- **What you need to do**:
Nothing but an exact repetition of the entries should appear in the answer.

Stored records
**config.mk**
```make
export PLATFORM = sky130hd
export DESIGN_NAME = ffrpa_meta_mem
export DESIGN_NICKNAME = d
export VERILOG_FILES = /design/src/ffrpa_pkg.sv /design/src/ffrpa_meta_mem.sv
export SDC_FILE = /design/constraint.sdc
export NUM_CORES = 2
export LEC_CHECK = 0
export ABC_AREA = 1
export ABC_CLOCK_PERIOD_IN_PS = 1900
export BUFFER_PORTS_ARGS = -buffer_cell sky130_fd_sc_hd__buf_4
export CORE_MARGIN = 10
export CORE_UTILIZATION = 40
export DETAILED_ROUTE_END_ITERATION = 8
export PLACE_DENSITY = 0.67
export SETUP_SLACK_MARGIN = 0.3
export SLEW_MARGIN = 20
export SYNTH_ARGS = -nofsm -noshare
export SYNTH_HDL_FRONTEND = slang
export SYNTH_SLANG_ARGS = --single-unit
```
**constraint.sdc**
```tcl
create_clock -name clk -period 1.9 [get_ports clk]
set_clock_uncertainty 0.1 [all_clocks]
set_input_delay 0.285 -clock clk [delete_from_list [all_inputs] [get_ports clk]]
set_output_delay 0.285 -clock clk [all_outputs]
set_load 0.01 [all_outputs]
```
**src/ffrpa_pkg.sv**
```systemverilog
// Shared types and codes for the first-fit record page allocator.
// No dependencies; every other file of the block but ffrpa_byte_mem imports this package.
package ffrpa_pkg;

  // Operation codes carried by an input item
  localparam logic OP_STORE = 1'b0;
  localparam logic OP_READ  = 1'b1;

  // Result status codes
  localparam logic [1:0] ST_STORED  = 2'd0;
  localparam logic [1:0] ST_NO_ROOM = 2'd1;
  localparam logic [1:0] ST_READ    = 2'd2;

  // A page holding this many records takes no more
  localparam logic [6:0] COUNT_LIMIT = 7'd127;

  // Width of (count + 1) * length products
  localparam int PROD_W = 15;

  typedef struct packed {
    logic       opcode;
    logic [7:0] data_byte;
    logic [6:0] record_len;
    logic [6:0] page_select;
    logic [6:0] byte_offset;
  } in_item_t;

  typedef struct packed {
    logic [1:0] status;
    logic [6:0] page_index;
    logic [6:0] record_offset;
    logic [7:0] read_byte;
    logic [6:0] page_records;
    logic [6:0] page_record_len;
  } out_item_t;

  // Per-page metadata word
  typedef struct packed {
    logic [6:0] count;
    logic [6:0] len;
  } meta_t;

endpackage

```
**src/ffrpa_meta_mem.sv**
```systemverilog
// Page metadata memory: record count and record length per page.
// One write port, one registered read port. Uses ffrpa_pkg.
module ffrpa_meta_mem #(
  parameter int DEPTH = 128,
  parameter int AW    = $clog2(DEPTH)
) (
  input  logic             clk,
  input  logic             rd_en,
  input  logic [AW-1:0]    rd_addr,
  output ffrpa_pkg::meta_t rd_data,
  input  logic             wr_en,
  input  logic [AW-1:0]    wr_addr,
  input  ffrpa_pkg::meta_t wr_data
);
  import ffrpa_pkg::*;

  meta_t mem [DEPTH];

  // Write, and register the read word; hold it while no read is issued
  always_ff @(posedge clk) begin
    if (wr_en) begin
      mem[wr_addr] <= wr_data;
    end
    if (rd_en) begin
      rd_data <= mem[rd_addr];
    end
  end

endmodule

```
==> impl_metrics.csv <==
group,metric,value,unit
die,die_w,447,um
clocking,cts_max_level,4,
detailed_routing,routed_via_density,5.57,
logic_synthesis,synth.distinct_cells,13,
sta,max_freq,496,MHz
worst_setup_path,cpPeakStageDelay,580,ps
logic_synthesis,synth-simple-area-share,22.7,%
clocking,cts_max_path_buffers,3,
min_path,hold_start,"wr_addr[2]",
sta,maxSlewViolCount,0,
sta,min_period_over_period,106,%
pwr,power.density,931,mW/mm^2
outcome,status,"finished, violations left",
sta,grt_setup_unrepaired,"true",
detailed_routing,drt_iter0_drc,6304,
sta,worst_slew_pin_slew,654,ps
logic_synthesis,synth_fp_nets,6139,
place,portBuffers,44,
die,row_count,156,
logic_synthesis,synth_seq_cells,1806,
sta,final.setup.tns,-468,ps
worst_setup_path,path_depth,1,
clocking,cts_tree,"built",
worst_setup_path,worstSetupStartpoint,"rd_data[3]",
detailed_routing,drc,0,
global_route,grtUsageTotal,20.5,%
logic_synthesis,synth-xor-area-share,0,%
die,io_pins,45,
global_route,gr-total-overflow,0,
detailed_routing,detail-route-antenna-nets,0,
worst_setup_path,cp-start-kind,"flip-flop",
worst_setup_path,path_delay_family,"flip-flops",
flow_run,maxCapViolations,0,
cells_and_area,fillCellCount,15013,
cells_and_area,final_nets,6529,
cells_and_area,layout-drive-gt1-share,23.7,%
logic_synthesis,yosys_warnings,0,
global_route,grt_pass1_wl,311000,um
logic_synthesis,synth_fa_ha_area_share,0,%
logic_synthesis,yosysTopAreaCell,"edfxtp_1",
logic_synthesis,synth-edff-count,1806,
logic_synthesis,avgSynthCellArea,12.0,um^2
worst_setup_path,crit_chain,"buf_6",
detailed_routing,vias,50149,
logic_synthesis,syn_inst,6108,
worst_setup_path,crit_buf_inv,1,
worst_setup_path,required,1510,ps
global_route,grt_start_max_net_pins,81,
clocking,root_buffer,"clkbuf_16",
cells_and_area,final_util,50.2,%
sta,finalSetupViolCount,10,
global_route,grt_pass1_vias,47813,
logic_synthesis,syn_area,0.0730,mm^2
worst_setup_path,critical_path_peak_fanout,1,
outcome,violations,"negative setup slack",
logic_synthesis,synth_ff_type,"edfxtp_1",
min_path,whs_path_depth,5,
worst_setup_path,reg2reg_from,"mem[17][6]",
clocking,cts_buffers,174,
logic_synthesis,synth_top_family_by_area,"simple AND/OR/NAND/NOR gates",
die,initial_core_util,40.3,%
clocking,cts.sinks,1806,
place,dp_slack,-803,ps
logic_synthesis,synthArstFlopShare,0,%
sta,finalCriticalPeriod,2020,ps
place,gp_congestion,0.914,
sta,whs,148,ps
global_route,grt_antenna_before_repair,9,
cells_and_area,syn_to_final_growth,24.5,%
logic_synthesis,yosysTopAreaCellShare,74.3,%
detailed_routing,wl,211000,um
detailed_routing,first_pass_iters,6,
logic_synthesis,synth_compound_area_share,0,%
die,fp.dieArea,0.200,mm^2
sta,relSlewSlack,56.4,%
worst_setup_path,critical_path_class,"flip-flop to output port",
cells_and_area,final_area,0.0909,mm^2
worst_setup_path,cpMaxStageDelayCell,"edfxtp_1",
die,dieHeight,447,um
pwr,vdd_drop_max,0.785,mV
logic_synthesis,yosys-top-cells-area,"edfxtp_1, nand3_1, nand2_1, buf_2, nor2_1",
pwr,p_leak,32.5,nW
min_path,hold_class,"input port to flip-flop",
clocking,clk_pin_slew,60,ps
die,core,0.181,mm^2
logic_synthesis,synth_mux_area_share,0,%
worst_setup_path,cp.arrival,1630,ps
worst_setup_path,rr_worst_depth,10,
detailed_routing,wl_per_cell,23.5,um
place,dpl.hpwl,132000,um
sta,setup_slack,-116,ps
sta,hold_violations,0,
logic_synthesis,seq_area_frac_synth,74.3,%
worst_setup_path,crit_path_end_kind,"output port",
clocking,clk_latency,820,ps
place,place_area,0.0815,mm^2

- **Written reply**:
**config.mk**
```make
export PLATFORM = sky130hd
export DESIGN_NAME = ffrpa_meta_mem
export DESIGN_NICKNAME = d
export VERILOG_FILES = /design/src/ffrpa_pkg.sv /design/src/ffrpa_meta_mem.sv
export SDC_FILE = /design/constraint.sdc
export NUM_CORES = 2
export LEC_CHECK = 0
export ABC_AREA = 1
export ABC_CLOCK_PERIOD_IN_PS = 1900
export BUFFER_PORTS_ARGS = -buffer_cell sky130_fd_sc_hd__buf_4
export CORE_MARGIN = 10
export CORE_UTILIZATION = 40
export DETAILED_ROUTE_END_ITERATION = 8
export PLACE_DENSITY = 0.67
export SETUP_SLACK_MARGIN = 0.3
export SLEW_MARGIN = 20
export SYNTH_ARGS = -nofsm -noshare
export SYNTH_HDL_FRONTEND = slang
export SYNTH_SLANG_ARGS = --single-unit
```
**constraint.sdc**
```tcl
create_clock -name clk -period 1.9 [get_ports clk]
set_clock_uncertainty 0.1 [all_clocks]
set_input_delay 0.285 -clock clk [delete_from_list [all_inputs] [get_ports clk]]
set_output_delay 0.285 -clock clk [all_outputs]
set_load 0.01 [all_outputs]
```
**src/ffrpa_pkg.sv**
```systemverilog
// Shared types and codes for the first-fit record page allocator.
// No dependencies; every other file of the block but ffrpa_byte_mem imports this package.
package ffrpa_pkg;

  // Operation codes carried by an input item
  localparam logic OP_STORE = 1'b0;
  localparam logic OP_READ  = 1'b1;

  // Result status codes
  localparam logic [1:0] ST_STORED  = 2'd0;
  localparam logic [1:0] ST_NO_ROOM = 2'd1;
  localparam logic [1:0] ST_READ    = 2'd2;

  // A page holding this many records takes no more
  localparam logic [6:0] COUNT_LIMIT = 7'd127;

  // Width of (count + 1) * length products
  localparam int PROD_W = 15;

  typedef struct packed {
    logic       opcode;
    logic [7:0] data_byte;
    logic [6:0] record_len;
    logic [6:0] page_select;
    logic [6:0] byte_offset;
  } in_item_t;

  typedef struct packed {
    logic [1:0] status;
    logic [6:0] page_index;
    logic [6:0] record_offset;
    logic [7:0] read_byte;
    logic [6:0] page_records;
    logic [6:0] page_record_len;
  } out_item_t;

  // Per-page metadata word
  typedef struct packed {
    logic [6:0] count;
    logic [6:0] len;
  } meta_t;

endpackage

```
**src/ffrpa_meta_mem.sv**
```systemverilog
// Page metadata memory: record count and record length per page.
// One write port, one registered read port. Uses ffrpa_pkg.
module ffrpa_meta_mem #(
  parameter int DEPTH = 128,
  parameter int AW    = $clog2(DEPTH)
) (
  input  logic             clk,
  input  logic             rd_en,
  input  logic [AW-1:0]    rd_addr,
  output ffrpa_pkg::meta_t rd_data,
  input  logic             wr_en,
  input  logic [AW-1:0]    wr_addr,
  input  ffrpa_pkg::meta_t wr_data
);
  import ffrpa_pkg::*;

  meta_t mem [DEPTH];

  // Write, and register the read word; hold it while no read is issued
  always_ff @(posedge clk) begin
    if (wr_en) begin
      mem[wr_addr] <= wr_data;
    end
    if (rd_en) begin
      rd_data <= mem[rd_addr];
    end
  end

endmodule

```
==> impl_metrics.csv <==
group,metric,value,unit
die,die_w,447,um
clocking,cts_max_level,4,
detailed_routing,routed_via_density,5.57,
logic_synthesis,synth.distinct_cells,13,
sta,max_freq,496,MHz
worst_setup_path,cpPeakStageDelay,580,ps
logic_synthesis,synth-simple-area-share,22.7,%
clocking,cts_max_path_buffers,3,
min_path,hold_start,"wr_addr[2]",
sta,maxSlewViolCount,0,
sta,min_period_over_period,106,%
pwr,power.density,931,mW/mm^2
outcome,status,"finished, violations left",
sta,grt_setup_unrepaired,"true",
detailed_routing,drt_iter0_drc,6304,
sta,worst_slew_pin_slew,654,ps
logic_synthesis,synth_fp_nets,6139,
place,portBuffers,44,
die,row_count,156,
logic_synthesis,synth_seq_cells,1806,
sta,final.setup.tns,-468,ps
worst_setup_path,path_depth,1,
clocking,cts_tree,"built",
worst_setup_path,worstSetupStartpoint,"rd_data[3]",
detailed_routing,drc,0,
global_route,grtUsageTotal,20.5,%
logic_synthesis,synth-xor-area-share,0,%
die,io_pins,45,
global_route,gr-total-overflow,0,
detailed_routing,detail-route-antenna-nets,0,
worst_setup_path,cp-start-kind,"flip-flop",
worst_setup_path,path_delay_family,"flip-flops",
flow_run,maxCapViolations,0,
cells_and_area,fillCellCount,15013,
cells_and_area,final_nets,6529,
cells_and_area,layout-drive-gt1-share,23.7,%
logic_synthesis,yosys_warnings,0,
global_route,grt_pass1_wl,311000,um
logic_synthesis,synth_fa_ha_area_share,0,%
logic_synthesis,yosysTopAreaCell,"edfxtp_1",
logic_synthesis,synth-edff-count,1806,
logic_synthesis,avgSynthCellArea,12.0,um^2
worst_setup_path,crit_chain,"buf_6",
detailed_routing,vias,50149,
logic_synthesis,syn_inst,6108,
worst_setup_path,crit_buf_inv,1,
worst_setup_path,required,1510,ps
global_route,grt_start_max_net_pins,81,
clocking,root_buffer,"clkbuf_16",
cells_and_area,final_util,50.2,%
sta,finalSetupViolCount,10,
global_route,grt_pass1_vias,47813,
logic_synthesis,syn_area,0.0730,mm^2
worst_setup_path,critical_path_peak_fanout,1,
outcome,violations,"negative setup slack",
logic_synthesis,synth_ff_type,"edfxtp_1",
min_path,whs_path_depth,5,
worst_setup_path,reg2reg_from,"mem[17][6]",
clocking,cts_buffers,174,
logic_synthesis,synth_top_family_by_area,"simple AND/OR/NAND/NOR gates",
die,initial_core_util,40.3,%
clocking,cts.sinks,1806,
place,dp_slack,-803,ps
logic_synthesis,synthArstFlopShare,0,%
sta,finalCriticalPeriod,2020,ps
place,gp_congestion,0.914,
sta,whs,148,ps
global_route,grt_antenna_before_repair,9,
cells_and_area,syn_to_final_growth,24.5,%
logic_synthesis,yosysTopAreaCellShare,74.3,%
detailed_routing,wl,211000,um
detailed_routing,first_pass_iters,6,
logic_synthesis,synth_compound_area_share,0,%
die,fp.dieArea,0.200,mm^2
sta,relSlewSlack,56.4,%
worst_setup_path,critical_path_class,"flip-flop to output port",
cells_and_area,final_area,0.0909,mm^2
worst_setup_path,cpMaxStageDelayCell,"edfxtp_1",
die,dieHeight,447,um
pwr,vdd_drop_max,0.785,mV
logic_synthesis,yosys-top-cells-area,"edfxtp_1, nand3_1, nand2_1, buf_2, nor2_1",
pwr,p_leak,32.5,nW
min_path,hold_class,"input port to flip-flop",
clocking,clk_pin_slew,60,ps
die,core,0.181,mm^2
logic_synthesis,synth_mux_area_share,0,%
worst_setup_path,cp.arrival,1630,ps
worst_setup_path,rr_worst_depth,10,
detailed_routing,wl_per_cell,23.5,um
place,dpl.hpwl,132000,um
sta,setup_slack,-116,ps
sta,hold_violations,0,
logic_synthesis,seq_area_frac_synth,74.3,%
worst_setup_path,crit_path_end_kind,"output port",
clocking,clk_latency,820,ps
place,place_area,0.0815,mm^2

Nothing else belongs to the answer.